HCatalog, based on the metadata layer found in Hive, provides a relational view through SQL like language to data within Hadoop. HCatalog allows users to share data and metadata across Hive, Pig, and MapReduce. It also allows users to write their applications without being concerned how or where the data is stored, and insulates users from schema and storage format changes.
This flexibility ultimately decouples data producers, consumers, and administrators. Data producers can add a new column to the data without breaking their consumers’ data reading applications. Administrators can relocate data or change the format it is stored in without requiring changes on the part of the producers or consumers.
HCatalog makes the Hive metastore available to users of other tools on Hadoop. It provides connectors for Map Reduce and Pig so that users of those tools can read data from and write data to Hive’s warehouse. It has a command line tool for users who do not use Hive to operate on the metastore with Hive DDL statements. It also provides a notification service so that workflow tools, such as Oozie, can be notified when new data becomes available in the warehouse.

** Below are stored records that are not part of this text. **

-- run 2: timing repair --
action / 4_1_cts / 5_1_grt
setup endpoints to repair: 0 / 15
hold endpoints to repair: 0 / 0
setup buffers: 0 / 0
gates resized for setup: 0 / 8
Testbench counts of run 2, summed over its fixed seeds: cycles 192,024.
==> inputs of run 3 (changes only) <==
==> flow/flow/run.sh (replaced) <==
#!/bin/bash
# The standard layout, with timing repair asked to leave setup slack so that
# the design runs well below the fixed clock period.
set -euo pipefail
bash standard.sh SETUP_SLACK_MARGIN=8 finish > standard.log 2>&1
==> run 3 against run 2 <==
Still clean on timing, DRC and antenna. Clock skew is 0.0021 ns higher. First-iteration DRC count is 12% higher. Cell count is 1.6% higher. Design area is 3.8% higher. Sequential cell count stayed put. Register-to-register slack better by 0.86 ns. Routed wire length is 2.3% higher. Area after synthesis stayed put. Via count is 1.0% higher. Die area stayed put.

Organizations today are using HCatalog in a variety of different, however, the uses can be summarized as the following:
Complex Data Processing
The majority of heavy Hadoop users do not use a single tool for data processing. Often users and teams will begin with a single tool: Hive, Pig, Map Reduce, or another tool. As their use of Hadoop deepens they will discover that the tool they chose is not optimal for the new tasks they are taking on. Users who start with analytics queries using Hive discover they would like to use Pig for ETL processing or constructing their data models. Users who start with Pig discover they would like to use Hive for analytics type queries. While tools such as Pig and Map Reduce do not require metadata, they can benefit from it when it is present. Sharing a metadata store also enables users across tools to share data more easily. A workflow where data is loaded and normalized using Map Reduce or Pig and then analyzed via Hive is very common. When all these tools share one metastore users of each tool have immediate access to data created with another tool. No loading or transfer steps are required.

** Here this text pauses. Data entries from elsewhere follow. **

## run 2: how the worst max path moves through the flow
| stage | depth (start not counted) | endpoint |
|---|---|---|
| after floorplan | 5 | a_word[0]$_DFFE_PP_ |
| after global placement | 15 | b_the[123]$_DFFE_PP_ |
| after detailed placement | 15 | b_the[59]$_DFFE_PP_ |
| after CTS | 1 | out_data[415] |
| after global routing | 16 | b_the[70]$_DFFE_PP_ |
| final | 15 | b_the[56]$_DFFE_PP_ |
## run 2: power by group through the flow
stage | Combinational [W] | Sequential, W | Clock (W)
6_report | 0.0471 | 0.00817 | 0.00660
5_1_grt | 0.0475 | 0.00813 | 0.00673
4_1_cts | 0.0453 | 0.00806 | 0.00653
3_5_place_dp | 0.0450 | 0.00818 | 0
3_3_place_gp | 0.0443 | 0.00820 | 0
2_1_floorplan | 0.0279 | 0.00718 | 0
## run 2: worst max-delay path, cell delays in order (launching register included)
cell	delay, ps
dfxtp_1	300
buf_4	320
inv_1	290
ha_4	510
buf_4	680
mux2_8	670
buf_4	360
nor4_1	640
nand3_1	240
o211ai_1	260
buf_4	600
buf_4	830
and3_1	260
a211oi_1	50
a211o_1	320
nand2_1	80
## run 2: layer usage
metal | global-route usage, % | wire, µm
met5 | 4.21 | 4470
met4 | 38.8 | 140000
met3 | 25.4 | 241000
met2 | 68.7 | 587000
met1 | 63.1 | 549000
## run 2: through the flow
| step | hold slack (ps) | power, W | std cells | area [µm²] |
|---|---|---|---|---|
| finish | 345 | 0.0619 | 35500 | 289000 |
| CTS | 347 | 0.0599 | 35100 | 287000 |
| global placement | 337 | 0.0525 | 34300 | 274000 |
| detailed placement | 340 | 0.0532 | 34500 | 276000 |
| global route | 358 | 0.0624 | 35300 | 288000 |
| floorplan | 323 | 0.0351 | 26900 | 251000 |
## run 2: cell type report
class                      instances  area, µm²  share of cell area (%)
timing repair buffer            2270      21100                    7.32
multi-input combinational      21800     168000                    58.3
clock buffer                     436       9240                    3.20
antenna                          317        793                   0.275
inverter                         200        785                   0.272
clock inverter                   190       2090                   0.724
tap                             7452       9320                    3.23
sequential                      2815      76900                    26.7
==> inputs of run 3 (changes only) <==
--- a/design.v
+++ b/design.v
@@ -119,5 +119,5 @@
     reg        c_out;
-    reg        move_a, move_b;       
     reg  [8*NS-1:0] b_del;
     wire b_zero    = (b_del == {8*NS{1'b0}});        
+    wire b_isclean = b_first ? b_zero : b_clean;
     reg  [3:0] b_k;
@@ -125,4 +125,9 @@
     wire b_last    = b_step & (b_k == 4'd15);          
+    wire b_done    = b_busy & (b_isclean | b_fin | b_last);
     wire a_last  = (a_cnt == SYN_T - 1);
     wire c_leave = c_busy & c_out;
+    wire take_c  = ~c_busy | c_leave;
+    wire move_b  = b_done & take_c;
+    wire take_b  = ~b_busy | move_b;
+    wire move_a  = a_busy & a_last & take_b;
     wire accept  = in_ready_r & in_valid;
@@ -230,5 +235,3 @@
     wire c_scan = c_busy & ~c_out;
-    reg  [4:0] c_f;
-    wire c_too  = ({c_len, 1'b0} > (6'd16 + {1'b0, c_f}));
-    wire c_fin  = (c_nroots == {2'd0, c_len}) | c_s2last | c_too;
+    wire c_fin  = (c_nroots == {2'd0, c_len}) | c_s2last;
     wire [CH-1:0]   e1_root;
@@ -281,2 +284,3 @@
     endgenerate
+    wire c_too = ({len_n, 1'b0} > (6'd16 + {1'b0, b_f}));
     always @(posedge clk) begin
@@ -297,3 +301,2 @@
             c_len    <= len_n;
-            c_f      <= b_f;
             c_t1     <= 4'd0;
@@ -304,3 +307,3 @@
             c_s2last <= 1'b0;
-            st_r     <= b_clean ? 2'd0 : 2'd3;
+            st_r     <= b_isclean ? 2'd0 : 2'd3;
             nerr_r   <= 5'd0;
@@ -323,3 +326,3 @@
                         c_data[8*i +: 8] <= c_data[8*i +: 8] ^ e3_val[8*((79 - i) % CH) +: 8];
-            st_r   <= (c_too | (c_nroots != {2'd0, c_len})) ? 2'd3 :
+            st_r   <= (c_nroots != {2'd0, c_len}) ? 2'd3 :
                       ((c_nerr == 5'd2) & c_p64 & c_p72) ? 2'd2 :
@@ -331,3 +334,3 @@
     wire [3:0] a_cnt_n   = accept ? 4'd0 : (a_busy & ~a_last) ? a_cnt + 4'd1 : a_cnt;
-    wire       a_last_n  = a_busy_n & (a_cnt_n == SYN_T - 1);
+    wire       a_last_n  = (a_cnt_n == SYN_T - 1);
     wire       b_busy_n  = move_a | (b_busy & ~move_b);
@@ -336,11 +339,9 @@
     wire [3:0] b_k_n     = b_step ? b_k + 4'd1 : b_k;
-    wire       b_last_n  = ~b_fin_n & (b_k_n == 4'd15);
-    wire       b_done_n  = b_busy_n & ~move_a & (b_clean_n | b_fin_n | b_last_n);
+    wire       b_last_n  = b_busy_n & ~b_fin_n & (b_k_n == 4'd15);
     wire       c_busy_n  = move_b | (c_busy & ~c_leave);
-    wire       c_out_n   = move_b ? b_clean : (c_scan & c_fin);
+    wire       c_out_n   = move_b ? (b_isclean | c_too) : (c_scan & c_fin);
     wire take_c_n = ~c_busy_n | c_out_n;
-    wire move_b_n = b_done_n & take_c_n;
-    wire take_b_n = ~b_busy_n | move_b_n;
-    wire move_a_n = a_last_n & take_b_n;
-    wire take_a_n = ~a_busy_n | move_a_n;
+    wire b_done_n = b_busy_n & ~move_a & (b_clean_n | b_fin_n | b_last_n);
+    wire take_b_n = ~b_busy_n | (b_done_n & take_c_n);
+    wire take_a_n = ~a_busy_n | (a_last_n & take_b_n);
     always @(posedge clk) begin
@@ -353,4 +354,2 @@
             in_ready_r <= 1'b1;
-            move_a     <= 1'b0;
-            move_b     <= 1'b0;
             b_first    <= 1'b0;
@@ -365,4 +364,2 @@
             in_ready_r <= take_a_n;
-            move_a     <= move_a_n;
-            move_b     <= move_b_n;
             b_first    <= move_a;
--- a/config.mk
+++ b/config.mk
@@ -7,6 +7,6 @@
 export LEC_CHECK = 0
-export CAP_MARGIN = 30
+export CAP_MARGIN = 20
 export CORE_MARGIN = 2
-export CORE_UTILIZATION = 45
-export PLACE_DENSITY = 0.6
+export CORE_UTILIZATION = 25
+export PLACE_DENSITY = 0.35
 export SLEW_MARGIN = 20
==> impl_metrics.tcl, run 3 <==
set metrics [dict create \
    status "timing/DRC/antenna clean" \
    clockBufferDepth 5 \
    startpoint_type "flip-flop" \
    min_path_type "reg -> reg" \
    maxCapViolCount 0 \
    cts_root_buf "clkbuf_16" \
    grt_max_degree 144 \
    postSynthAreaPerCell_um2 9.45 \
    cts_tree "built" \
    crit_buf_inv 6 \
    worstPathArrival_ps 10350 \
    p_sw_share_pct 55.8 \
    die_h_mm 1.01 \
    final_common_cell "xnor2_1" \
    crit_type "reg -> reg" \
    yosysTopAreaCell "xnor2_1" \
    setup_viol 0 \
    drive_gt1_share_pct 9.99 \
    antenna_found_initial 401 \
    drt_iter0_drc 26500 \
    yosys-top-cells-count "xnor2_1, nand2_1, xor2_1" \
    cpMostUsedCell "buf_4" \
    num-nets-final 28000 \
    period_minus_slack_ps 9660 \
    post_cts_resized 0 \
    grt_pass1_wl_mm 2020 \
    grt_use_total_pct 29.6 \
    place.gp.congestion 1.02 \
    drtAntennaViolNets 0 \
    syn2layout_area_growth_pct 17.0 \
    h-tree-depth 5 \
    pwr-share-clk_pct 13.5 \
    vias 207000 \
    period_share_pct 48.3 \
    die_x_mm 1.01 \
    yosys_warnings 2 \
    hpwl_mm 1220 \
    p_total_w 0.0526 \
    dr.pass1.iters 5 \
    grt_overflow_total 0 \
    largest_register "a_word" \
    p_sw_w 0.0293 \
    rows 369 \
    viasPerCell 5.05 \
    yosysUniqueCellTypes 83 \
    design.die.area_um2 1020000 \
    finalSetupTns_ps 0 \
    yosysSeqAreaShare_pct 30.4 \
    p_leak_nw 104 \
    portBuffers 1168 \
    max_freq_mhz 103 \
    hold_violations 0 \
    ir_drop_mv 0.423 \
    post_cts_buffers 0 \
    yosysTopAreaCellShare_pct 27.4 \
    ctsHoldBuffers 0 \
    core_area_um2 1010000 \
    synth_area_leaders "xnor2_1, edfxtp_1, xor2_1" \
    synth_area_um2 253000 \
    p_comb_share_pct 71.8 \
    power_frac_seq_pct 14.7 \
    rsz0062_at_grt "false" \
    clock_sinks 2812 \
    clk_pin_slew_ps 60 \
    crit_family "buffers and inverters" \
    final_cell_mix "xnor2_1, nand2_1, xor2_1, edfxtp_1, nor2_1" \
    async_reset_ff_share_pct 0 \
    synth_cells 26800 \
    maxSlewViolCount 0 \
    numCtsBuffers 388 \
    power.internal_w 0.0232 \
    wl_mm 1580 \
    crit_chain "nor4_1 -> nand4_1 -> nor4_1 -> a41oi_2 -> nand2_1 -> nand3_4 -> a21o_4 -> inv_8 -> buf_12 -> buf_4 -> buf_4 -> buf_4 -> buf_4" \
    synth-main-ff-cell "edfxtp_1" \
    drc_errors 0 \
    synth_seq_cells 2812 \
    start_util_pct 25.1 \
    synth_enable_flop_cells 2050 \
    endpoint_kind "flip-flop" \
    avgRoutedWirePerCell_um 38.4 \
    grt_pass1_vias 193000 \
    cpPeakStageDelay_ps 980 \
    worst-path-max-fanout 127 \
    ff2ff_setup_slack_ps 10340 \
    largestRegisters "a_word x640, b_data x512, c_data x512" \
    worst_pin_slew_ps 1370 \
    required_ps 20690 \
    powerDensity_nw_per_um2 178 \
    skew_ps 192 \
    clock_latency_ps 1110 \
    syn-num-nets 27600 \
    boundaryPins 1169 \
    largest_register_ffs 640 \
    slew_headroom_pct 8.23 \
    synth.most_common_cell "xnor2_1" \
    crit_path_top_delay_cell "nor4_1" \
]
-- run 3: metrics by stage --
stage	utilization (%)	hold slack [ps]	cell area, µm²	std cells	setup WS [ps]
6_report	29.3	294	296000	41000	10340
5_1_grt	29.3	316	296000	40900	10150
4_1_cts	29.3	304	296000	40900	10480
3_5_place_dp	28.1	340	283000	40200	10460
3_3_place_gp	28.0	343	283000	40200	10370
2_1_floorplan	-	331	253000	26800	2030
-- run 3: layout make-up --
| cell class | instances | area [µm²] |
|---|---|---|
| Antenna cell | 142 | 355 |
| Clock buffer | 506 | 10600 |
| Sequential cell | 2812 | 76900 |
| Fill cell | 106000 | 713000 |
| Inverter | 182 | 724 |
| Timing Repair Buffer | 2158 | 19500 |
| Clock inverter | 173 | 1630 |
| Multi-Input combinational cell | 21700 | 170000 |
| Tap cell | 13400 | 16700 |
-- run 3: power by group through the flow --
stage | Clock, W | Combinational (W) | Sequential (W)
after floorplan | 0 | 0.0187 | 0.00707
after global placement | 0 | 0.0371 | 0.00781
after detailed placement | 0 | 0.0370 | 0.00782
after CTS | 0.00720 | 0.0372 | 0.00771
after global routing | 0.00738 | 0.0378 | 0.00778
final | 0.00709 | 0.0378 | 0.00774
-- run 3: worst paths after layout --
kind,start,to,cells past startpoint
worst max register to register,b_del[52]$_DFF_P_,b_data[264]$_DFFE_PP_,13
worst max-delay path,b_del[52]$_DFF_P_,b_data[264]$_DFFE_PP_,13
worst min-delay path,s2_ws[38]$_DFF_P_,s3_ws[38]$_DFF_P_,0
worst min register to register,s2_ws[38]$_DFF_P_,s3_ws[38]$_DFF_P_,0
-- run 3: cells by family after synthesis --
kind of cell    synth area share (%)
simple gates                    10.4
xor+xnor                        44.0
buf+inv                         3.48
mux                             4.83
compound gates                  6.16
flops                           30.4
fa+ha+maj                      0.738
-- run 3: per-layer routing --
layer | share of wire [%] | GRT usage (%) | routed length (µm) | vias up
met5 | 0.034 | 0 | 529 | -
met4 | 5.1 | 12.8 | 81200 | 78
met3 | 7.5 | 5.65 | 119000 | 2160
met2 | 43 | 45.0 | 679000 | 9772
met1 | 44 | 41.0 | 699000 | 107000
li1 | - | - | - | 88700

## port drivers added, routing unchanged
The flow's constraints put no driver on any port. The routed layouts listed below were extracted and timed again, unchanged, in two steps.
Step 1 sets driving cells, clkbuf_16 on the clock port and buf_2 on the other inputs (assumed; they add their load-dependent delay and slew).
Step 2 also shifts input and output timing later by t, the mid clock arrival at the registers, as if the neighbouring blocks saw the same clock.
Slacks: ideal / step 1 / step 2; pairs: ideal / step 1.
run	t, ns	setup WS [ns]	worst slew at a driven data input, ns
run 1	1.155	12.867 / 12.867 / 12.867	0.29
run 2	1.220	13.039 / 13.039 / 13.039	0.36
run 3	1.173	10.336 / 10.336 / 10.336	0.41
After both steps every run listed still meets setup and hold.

Data Discovery Checkpoints
When used for analytics, users will discover information using Hadoop. Again, they will often use Hive, Pig and Map Reduce to uncover information. The information is valuable but typically only in the context of a larger analysis. With HCatalog you can publish results so they can be accessed by your analytics platform via REST. In this case, the schema defines the discovery. These discoveries are also useful to other data scientists. Often they will want to build on what others have created or use results as input into a subsequent discovery. In this case, the schema defines a checkpoint and can be reused.
Integrate Hadoop with everything
Hadoop as a processing and storage environment opens up a lot of opportunity for the enterprise; however, to fuel adoption it must work with and augment existing tools. Hadoop should serve as input into your analytics platform or integrate with your operational data stores and web applications. The organization should enjoy the value of Hadoop without having to learn an entirely new toolset. REST services as provided by Templeton opens up the platform to the enterprise with a familiar API and SQL-like language. It opens up the platform.